Get into shape at home. No gear needed
BADAK (Malay for "Rhino"), Fatty, Fadly (a combination of Fatty and Adly) - those were some of the names Mr Adly Almanzo Adnan was called regularly in secondary school,
because he was obese.
While they were certainly hurtful to hear, the greater tragedy was that Mr Adly grew immune to their sting eventually; it was something that probably delayed his eventual efforts to get fit, he said.
"After a while, I grew used to it, which was bad in a way, because, otherwise, I would have done something earlier," says the 31-year-old freelance personal trainer.
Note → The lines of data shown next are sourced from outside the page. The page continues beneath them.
===== config.mk =====
export PLATFORM = sky130hd
export DESIGN_NAME = psum_accumulator
export DESIGN_NICKNAME = d
export VERILOG_FILES = /design/src/rtl/psum_accumulator.sv
export SDC_FILE = /design/constraint.sdc
export NUM_CORES = 1
export LEC_CHECK = 0
export ABC_CLOCK_PERIOD_IN_PS = 2200
export CAP_MARGIN = 20
export CORE_ASPECT_RATIO = 1.1
export CORE_MARGIN = 5
export CORE_UTILIZATION = 50
export DETAILED_ROUTE_END_ITERATION = 16
export PLACE_DENSITY_LB_ADDON = 0.08
export SKIP_CTS_REPAIR_TIMING = 1
export SLEW_MARGIN = 5
export SYNTH_ARGS = -nofsm -noshare
export SYNTH_HDL_FRONTEND = slang
export SYNTH_SLANG_ARGS = --single-unit
export TNS_END_PERCENT = 10

===== constraint.sdc =====
create_clock -name clk -period 2.2 [get_ports clk]
set_input_delay 0.33 -clock clk [delete_from_list [all_inputs] [get_ports clk]]
set_output_delay 0.33 -clock clk [all_outputs]
set_load 0.1 [all_outputs]

===== src/rtl/psum_accumulator.sv =====
// Partial-sum accumulator: sums COUNT unsigned words from the upstream merge stage
// and holds each completed sum until the downstream side takes it.
module psum_accumulator #(
   parameter int WIDTH     = 8,
   parameter int COUNT     = 4,
   parameter int OUT_WIDTH = WIDTH + $clog2(COUNT)
) (
   input  logic                     clk,
   input  logic                     rst,
   input  logic                     in_valid,
   input  logic [WIDTH-1:0]         in_data,
   output logic                     in_ready,
   input  logic                     clear,
   output logic                     out_valid,
   output logic [OUT_WIDTH-1:0]     out_data,
   input  logic                     out_ready,
   output logic [$clog2(COUNT):0]   word_cnt
);

   localparam int CNT_W = $clog2(COUNT) + 1;
   localparam logic [CNT_W-1:0] LAST_IDX = CNT_W'(COUNT - 1);

   typedef enum logic {
      ACCUM = 1'b0,
      HOLD  = 1'b1
   } state_t;

   state_t                 state;
   state_t                 state_next;
   logic [OUT_WIDTH-1:0]   acc;
   logic [OUT_WIDTH-1:0]   acc_next;
   logic [CNT_W-1:0]       cnt_next;
   logic [OUT_WIDTH-1:0]   out_data_next;
   logic                   out_valid_next;

   function automatic logic [OUT_WIDTH-1:0] add_word(
      input logic [OUT_WIDTH-1:0] sum,
      input logic [WIDTH-1:0]     word
   );
      return sum + OUT_WIDTH'(word);
   endfunction

   // Ready depends on state alone so upstream never sees a path from its own valid.
   assign in_ready = (state == ACCUM);

   always_ff @(posedge clk or posedge rst) begin
      if (rst) begin
         state     <= ACCUM;
         acc       <= '0;
         word_cnt  <= '0;
         out_valid <= 1'b0;
         out_data  <= '0;
      end else begin
         state     <= state_next;
         acc       <= acc_next;
         word_cnt  <= cnt_next;
         out_valid <= out_valid_next;
         out_data  <= out_data_next;
      end
   end

   always_comb begin
      state_next     = state;
      acc_next       = acc;
      cnt_next       = word_cnt;
      out_data_next  = out_data;
      out_valid_next = out_valid;
      case (state)
         ACCUM: begin
            // Clear takes priority, so a last word arriving with it never yields a result.
            if (clear) begin
               acc_next = '0;
               cnt_next = '0;
            end else if (in_valid) begin
               if (word_cnt == LAST_IDX) begin
                  out_data_next  = add_word(acc, in_data);
                  out_valid_next = 1'b1;
                  acc_next       = '0;
                  cnt_next       = '0;
                  state_next     = HOLD;
               end else begin
                  acc_next = add_word(acc, in_data);
                  cnt_next = word_cnt + CNT_W'(1);
               end
            end
         end
         HOLD: begin
            if (out_ready) begin
               out_valid_next = 1'b0;
               state_next     = ACCUM;
            end
         end
         default: state_next = ACCUM;
      endcase
   end

endmodule


==> summary.md <==
| Metric | Value |
|---|---|
| Result of the run | `finished clean` |
| Die Area | `between 3000 and 4000 µm²` |
| Power spent charging and discharging nets | `just over 0.8 mW` |
| Warning count from the yosys run | `0` |
| Via count of the first global-routing pass | `1,097` |
| Total gr overflow | `0` |
| Crit-path max cell delay | `between 0.4 and 0.5 ns` |
| Maximum resistive drop on vdd | `about 0.77 mV` |
| Per-cell via count in the routed design | `around 5.5` |
| Setup crit start | `in_data[0]` |
| Wire length after detailed routing | `roughly 2.8 mm` |
| Cell taking the most area after synthesis | `sky130_fd_sc_hd__dfrtp_1` |
| Data required time at the worst endpoint | `2.45 ns` |
| CTS H-tree depth | `1` |
| Largest cells by area after synthesis | `sky130_fd_sc_hd__dfrtp_1 47%, sky130_fd_sc_hd__ha_1 8.5%, sky130_fd_sc_hd__mux2_2 5.1%, sky130_fd_sc_hd__nand2_1 3.9%, sky130_fd_sc_hd__o21ai_0 3.8%` |
| First-pass GRT wire length | `just under 5 mm` |
| Diode count | `0` |
| TritonCTS clock tree | `yes` |
| Length of routed wiring on met1 | `around 1.3 mm` |
| Setup skew after layout | `around 0.0019 ns` |
| Startpoint class of the critical path | `input pin` |
| Yosys top cell area share | `a little under half` |
| Critical-path cell with the highest stage delay | `sky130_fd_sc_hd__clkdlybuf4s50_1` |
| Width of the die | `between 50 and 60 µm` |
| Power Dens Cells | `~1000 nW/µm²` |
| Routed via count | `approximately 1,100` |
| Clock buffers created by TritonCTS | `3` |
| Met3 Routed Length | `roughly 120 µm` |
| Fraction of power consumed by sequential logic | `between 30% and 40%` |
| Count of standard-cell rows | `19` |
| DRC violation count after routing | `0` |
| Antenna-violating nets left | `0` |
| Classification of the worst-slack hold path | `input pin to asynchronous set/reset pin` |
| Total of max-cap violations | `0` |
| Cell variety after synth | `31` |
| Synthesized netlist cell count | `about 130` |
| Final weighted congestion of routability-driven global placement | `a little under 0.8` |
| Slew margin rel. | `about four fifths` |
| Global-route usage over all layers | `~17%` |
| Synthesis-stage register bit count | `25` |
| Total cell area at the placement stage | `between 1500 and 2000 µm²` |
| Hold Vio Cnt, Final | `0` |
| Buffer levels on the longest clock path | `2` |
| Buffers & Inverters on Critical Path | `2` |
| Iteration count of the initial detailed-routing pass | `4` |
| Area of the mapped netlist | `1330 µm²` |
| Cell-by-cell trace of the critical path | `clkdlybuf4s50_1 > ha_1 > inv_1 > fa_1 > nand2b_1 > a21oi_1 > o21bai_1 > and3_1 > o31ai_1` |
| Sequential area share after synthesis | `a little under half` |
| Placeable core area | `between 2000 and 3000 µm²` |
| Sum of net half-perimeters after detailed placement | `2.16 mm` |
| Count of input and output buffers | `27` |
| Critical Setup Path Class | `input pin to flip-flop` |
| Share of post-route cells with drive strength above 1 | `about 23%` |
| Worst r2r src | `acc[0]` |
| Measured slew at the worst slew-check pin | `~0.33 ns` |
| Clock transition at the registers of the reported paths | `roughly 0.14 ns` |
| Final hold slack | `0.335 ns` |
| Clock network latency to the later pin of the worst-skew pair | `about 0.32 ns` |
| Number of DRC markers in iteration 0 | `34` |
| Leak pwr | `0.818 nW` |
| Clock root buffer master | `sky130_fd_sc_hd__clkbuf_4` |
| TritonCTS Sinks | `25` |
| RSZ-0062 raised after global routing | `false` |
| Max FO, Critical Path | `4` |
| Share of power burned in the clock network | `12.8%` |
| Cell-internal power | `approximately 0.86 mW` |
| Finish-stage setup viols | `0` |
| Pin count of the biggest net entering global routing | `26` |
| Final cell area excluding filler cells | `1670 µm²` |
| Chip Height | `approximately 64 µm` |
| Net switching fraction of the power | `between 40% and 50%` |
| Post-layout minimum cycle time | `about 2.0 ns` |
| Routed wire per std cell | `about 15 µm` |
| Final critical-path share of the clock period | `a little over 90%` |
| Per-instance average area after synthesis | `~11 µm²` |
| Critical Path End Type | `flip-flop` |
| Commonest cells after routing, fill and taps aside | `25 x sky130_fd_sc_hd__dfrtp_1, 22 x sky130_fd_sc_hd__buf_4, 14 x sky130_fd_sc_hd__nand2_1` |
| I/O pin cnt | `28` |
| Family of cells with the greatest summed delay on the critical path | `compound AO/OA/AOI/OAI gates` |
| Net count after synthesis | `roughly 150` |
| Total met2 wirelength after detailed routing | `about 1.3 mm` |
| Commonest non-fill, non-tap cell in the layout | `sky130_fd_sc_hd__dfrtp_1` |
| Effective utilization at floorplan | `between 50% and 60%` |
| Arr. time, crit path | `approximately 2.3 ns` |
| F_max | `approximately 490 MHz` |
| Total Nets Final | `around 190` |
| Area added between synthesis and finish | `25.6%` |
| Initial antenna violation count | `0` |
| Top Layer Used | `met4` |
| Max-slew violation total from the final report | `0` |
| Combinational Power Share | `51.4%` |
Mr Adly is now an advocate of bodyweight exercises, which can be done at home as they require no equipment, and can be tailored for people of any level of fitness.
He suggests five exercises that beginners can try in their own homes.
NUMBER OF REPETITIONS
Beginners can start with five repetitions for regressed push-up, split-squat (lunge) and squat, and 10 repetitions for mountain climber and high-knee run.
As they progress, they can increase the number of repetitions by one each time they do the routine, until they are doing 10 repetitions for the regressed push-up, split-squat and squat, and 20 repetitions for the mountain climber and high-knee run.
Once they are comfortable with this level of intensity, they can up the exercise routine by repeating the entire circuit twice - after the first round, rest for 30-40 seconds before starting on the second round.
They can gradually increase the number of times they repeat the circuit until they are doing four repetitions.
Once they reach that level, they can consider diversifying the types and intensity of the exercises.